Positive and Negative views of US and China Economy

Two mainstream articles and then a couple of articles recommended by commenter Dave Narby.

1. Reuters – Chinese Vice President Xi Jinping said on Friday the Chinese economy would experience stable growth and avoid a hard landing this year, discounting a scenario economists fear may upset the global economy.

2. The Economist discusses the impact of US over-regulation

A study for the Small Business Administration, a government body, found that regulations in general add $10,585 in costs per employee.

Sarbanes-Oxley, a law aimed at preventing Enron-style frauds, has made it so difficult to list shares on an American stockmarket that firms increasingly look elsewhere or stay private. America’s share of initial public offerings fell from 67% in 2002 (when Sarbox passed) to 16% last year, despite some benign tweaks to the law.

Dodd-Frank is far too complex, and becoming more so. At 848 pages, it is 23 times longer than Glass-Steagall, the reform that followed the Wall Street crash of 1929. Worse, every other page demands that regulators fill in further detail. Some of these clarifications are hundreds of pages long. Just one bit, the “Volcker rule”, which aims to curb risky proprietary trading by banks, includes 383 questions that break down into 1,420 subquestions.

Hardly anyone has actually read Dodd-Frank, besides the Chinese government and our correspondent in New York. Those who have struggle to make sense of it, not least because so much detail has yet to be filled in: of the 400 rules it mandates, only 93 have been finalised. So financial firms in America must prepare to comply with a law that is partly unintelligible and partly unknowable.
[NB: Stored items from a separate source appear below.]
This design comes from an exercise in tuning for a short achievable clock period and few clock cycles on the open sky130 flow, not from production work.
Power figures rest on the tool's default switching activity, not on a simulated workload.

==> flow/design.v (excerpt) <==
module mipsPipe (
	input  logic clk,
	input  logic reset,
	output logic [32-1:0] imemAddr,
	input  logic [32-1:0] imemData,
	output logic [32-1:0] dmemAddr,
	output logic [32-1:0] dmemWdata,
	output logic dmemWe,
	input  logic [32-1:0] dmemRdata
);
	localparam int FST_LOG = 3;
	localparam int FST_N = 1 << FST_LOG;
	logic [31:2] pc;
	logic seqF;
	logic dValid;
	logic [31:0] dInstr;
	logic [31:2] dPcPlus4;
	logic [31:2] bTargetD;
	logic [31:2] dPc;
	logic dFetchedTaken;
	logic dPred;
	logic redirectD;
	logic eRegWrite, eMemToReg, eMemWrite, eBranch;
	logic eSub, eSelArith, eSelAnd, eSelOr, eSelSlt;
	logic ePred;
	logic [31:0] eA, eB, eOpBx;
	logic [31:2] eRecover;
	logic [4:0] eWReg;
	logic mRegWrite, mMemToReg, mMemWrite;
	logic [31:0] mAlu, mWData;
	logic [4:0] mWReg;
	logic loadStall;
	logic redirectE;
	logic [31:0] aluE;
	logic [31:2] pcPlus4F, jTargetF, seqNextF, fstTargetF;
	logic jumpF, fstHitF;
	assign imemAddr = {pc, 2'b00};
	assign jumpF = imemData[31:26] == 6'b000010;
	prefixAdd #(.W(30)) incF (.a(pc), .b(30'd0), .cin(1'b1), .s(pcPlus4F));
	assign jTargetF = {pcPlus4F[31:28], imemData[25:0]};
	logic fstValid [FST_N];
	logic fstTaken [FST_N];
	logic [31:2] fstKey [FST_N];
	logic [31:2] fstKeyM4 [FST_N];
	logic [31:2] fstTarget [FST_N];
	logic [FST_LOG-1:0] fstPtr;
	logic fstTakenF;
	logic installFold, installTaken;
	logic [FST_N-1:0] seqHitR, tgtHitR, hitVecF;
	logic luValidR, luSeqR;
	always_ff @(posedge clk) begin
		for (int i = 0; i < FST_N; i++) begin
			if (instR && fstPtr == i) begin
				seqHitR[i] <= 1'b0;
				tgtHitR[i] <= 1'b0;
			end else if (!loadStall) begin
				seqHitR[i] <= fstValid[i] && fstKeyM4[i] == pc;
				tgtHitR[i] <= fstValid[i] && fstKey[i] == fstTargetF;
			end
		end
	end
	always_ff @(posedge clk) begin
		if (!loadStall) begin
			luSeqR <= !fstHitF;
		end
	end
	always_ff @(posedge clk) begin
		if (reset || redirectE) begin
			luValidR <= 1'b0;
  ...
Size: about 6100 cells after synthesis, ~2200 flip-flops.
export LEC_CHECK = 0
export ABC_CLOCK_PERIOD_IN_PS = 2500
export CAP_MARGIN = 35
export CORE_MARGIN = 2
export CORE_UTILIZATION = 55
export SETUP_SLACK_MARGIN = 4.0
export SLEW_MARGIN = 35
create_clock -name core_clock -period 7.0 [get_ports {clk}]
standard.sh (not shown) runs the stock make flow with config.mk's settings and CLKGATE_MAP_FILE= SYNTH_SCRIPT=/design/flow/synth_recipe.tcl, a recipe that flattens the netlist after the stock synthesis.
==> flow/flow/run.sh <==
#!/bin/bash
# The standard layout, with extra rounds of timing repair after global routing
# (flow/post_grt.tcl). The whole make output goes to flow_make.log here.
set -euo pipefail
export POST_GLOBAL_ROUTE_TCL="$PWD/flow/post_grt.tcl"
bash standard.sh finish > flow_make.log 2>&1
==> flow/flow/post_grt.tcl <==
# More timing repair on global-route parasitics before detailed routing: each round repairs,
# legalizes the placement and reroutes what changed, as global_route.tcl does once.
set rounds 3
if {[info exists ::env(EXTRA_REPAIR_ROUNDS)]} { set rounds $::env(EXTRA_REPAIR_ROUNDS) }
for {set i 0} {$i < $rounds} {incr i} {
  log_cmd estimate_parasitics -global_routing
  puts "extra repair round $i: worst slack [sta::worst_slack_cmd max]"
  repair_timing_helper
  log_cmd global_route -start_incremental
  log_cmd detailed_placement
  log_cmd global_route -end_incremental
}
log_cmd estimate_parasitics -global_routing
puts "after extra repair rounds: worst slack [sta::worst_slack_cmd max]"
Then changed:
--- a/flow/design.v
+++ b/flow/design.v
@@ -222,22 +222,24 @@
 	logic [31:2] eRecover;
 	logic [4:0] eWReg;
 	logic mRegWrite, mMemToReg, mMemWrite;
 	logic [31:0] mAlu, mWData;
 	logic [4:0] mWReg;
 	logic loadStall;
 	logic redirectE;
 	logic [31:0] aluE;
-	logic [31:2] pcPlus4F, jTargetF, seqNextF, fstTargetF;
+	logic [31:2] pcPlus4F, bTargetF, jTargetF, seqNextF, fstTargetF;
 	logic jumpF, fstHitF;
 	assign imemAddr = {pc, 2'b00};
 	assign jumpF = imemData[31:26] == 6'b000010;
 	prefixAdd #(.W(30)) incF (.a(pc), .b(30'd0), .cin(1'b1), .s(pcPlus4F));
 	assign jTargetF = {pcPlus4F[31:28], imemData[25:0]};
+	prefixAdd #(.W(30)) brAddF (.a(pc), .b({{14{imemData[15]}}, imemData[15:0]}), .cin(1'b1),
+		.s(bTargetF));
 	logic fstValid [FST_N];
 	logic fstTaken [FST_N];
 	logic [31:2] fstKey [FST_N];
 	logic [31:2] fstKeyM4 [FST_N];
 	logic [31:2] fstTarget [FST_N];
 	logic [FST_LOG-1:0] fstPtr;
 	logic fstTakenF;
 	logic installFold, installTaken;
@@ -343,23 +345,25 @@
 			dValid <= !jumpF && !redirectD;
 		end
 	end
 	always_ff @(posedge clk) begin
 		if (!loadStall) begin
 			dInstr <= imemData;
 			dPcPlus4 <= pcPlus4F;
 			dPc <= pc;
+			bTargetD <= bTargetF;
 			dFetchedTaken <= fstHitF && fstTakenF;
 		end
 	end
 	logic [4:0] rsD, rtD, wRegD;
 	logic regWriteD, memToRegD, memWriteD, branchD, aluSrcD, subD;
 	logic selArithD, selAndD, selOrD, selSltD, usesRtD;
-	logic [31:0] rfA, rfB, srcAD, srcBD, immD, resultM, opBD;
+	logic [31:0] rfA, rfB, dA, dB, srcAD, srcBD, immD, resultM, opBD;
+	logic [4:0] rsF, rtF;
 	logic fwdAE, fwdBE;
 	assign rsD = dInstr[25:21];
 	assign rtD = dInstr[20:16];
 	controlUnit ctl (
 		.instr(dInstr),
 		.valid(dValid),
 		.regWrite(regWriteD),
 		.memToReg(memToRegD),
@@ -373,28 +377,50 @@
 		.selSlt(selSltD),
 		.usesRt(usesRtD),
 		.writeReg(wRegD)
 	);
 	assign resultM = mMemToReg ? dmemRdata : mAlu;
 	regFile rf (
 		.clk(clk),
 		.writeEn(mRegWrite),
-		.readAddrA(rsD),
-		.readAddrB(rtD),
+		.readAddrA(rsF),
+		.readAddrB(rtF),
 		.writeAddr(mWReg),
 		.writeData(resultM),
 		.readDataA(rfA),
 		.readDataB(rfB)
 	);
-	assign srcAD = (mRegWrite && mWReg == rsD) ? resultM : rfA;
-	assign srcBD = (mRegWrite && mWReg == rtD) ? resultM : rfB;
+	assign rsF = imemData[25:21];
+	assign rtF = imemData[20:16];
+	always_ff @(posedge clk) begin
+		if (loadStall) begin
+			dA <= srcAD;
+			dB <= srcBD;
+		end else begin
+			if (eRegWrite && !eMemToReg && eWReg == rsF) begin
+				dA <= aluE;
+			end else if (mRegWrite && mWReg == rsF) begin
+				dA <= resultM;
+			end else begin
+				dA <= rfA;
+			end
+			if (eRegWrite && !eMemToReg && eWReg == rtF) begin
+				dB <= aluE;
+			end else if (mRegWrite && mWReg == rtF) begin
+				dB <= resultM;
+			end else begin
+				dB <= rfB;
+			end
+		end
+	end
+	assign srcAD = (mRegWrite && mWReg == rsD) ? resultM : dA;
+	assign srcBD = (mRegWrite && mWReg == rtD) ? resultM : dB;
 	assign immD = {{16{dInstr[15]}}, dInstr[15:0]};
 	assign opBD = aluSrcD ? immD : (subD ? ~srcBD : srcBD);
-	prefixAdd #(.W(30)) brAddD (.a(dPcPlus4), .b(immD[29:0]), .cin(1'b0), .s(bTargetD));
 	assign dPred = branchD && ((rsD == rtD) || dInstr[15]);
 	assign redirectD = dPred && !dFetchedTaken && !loadStall;
 	assign fwdAE = eRegWrite && eWReg == rsD;
 	assign fwdBE = eRegWrite && eWReg == rtD;
 	assign loadStall = dValid && eMemToReg && ((eWReg == rsD) || (usesRtD && eWReg == rtD));
 	always_ff @(posedge clk) begin
 		if (reset || redirectE || loadStall) begin
 			eRegWrite <= 1'b0;
Result:
- non-clock buffer count came out lower by 49
- cell count came out higher by 4.1%
- setup slack is worse by 0.029 ns
- design area came out higher by about 2.6%
- die area came out higher by 3.5%
- via count came out higher by 3.9%
- synthesized area came out higher by 3.5%
- routed wire length came out higher by 6.0%
- maximum frequency came out lower by 0.86%
- sequential power came out higher by about 4%
No run of this note included a check of the RTL's function; only the layout flow was run.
Barack Obama’s health-care reform of 2010 had many virtues, especially its attempt to make health insurance universal. But it does little to reduce the system’s staggering and increasing complexity. Every hour spent treating a patient in America creates at least 30 minutes of paperwork, and often a whole hour. Next year the number of federally mandated categories of illness and injury for which hospitals may claim reimbursement will rise from 18,000 to 140,000. There are nine codes relating to injuries caused by parrots, and three relating to burns from flaming water-skis.

3. Zero Hedge – The Grand Game Of Perception Management

Believing it is so will make it so. That is the essence of the campaign to stimulate “animal spirits” confidence: though the economy is actually tanking, if they can only convince us the Dow is moving to 15,000 and then on to 20,000, jobs are being created left and right and things are looking up everywhere, then the resulting piranha-like shopping-feeding-frenzy will create the expansion that is currently chimerical.

So believe the smooth talk about Dow 15,000, strong job growth and rising GDP at your own peril. Ignore declining income, empty storefronts, lower energy consumption and all the other real-world evidence of a contracting, enfeebled, precarious economy if it boosts your all-important “consumer confidence,” but make sure you don’t confuse the con with confidence: the Mercedes is leased, the office a front, the resume a fraud, and the smooth sales pitch a clever fabrication.

4. If the conventional econometric model based on metrics like forward price-earnings ratios and a declining unemployment rate is so accurate, then why did it fail so completely, totally and utterly in predicting the 2008 meltdown?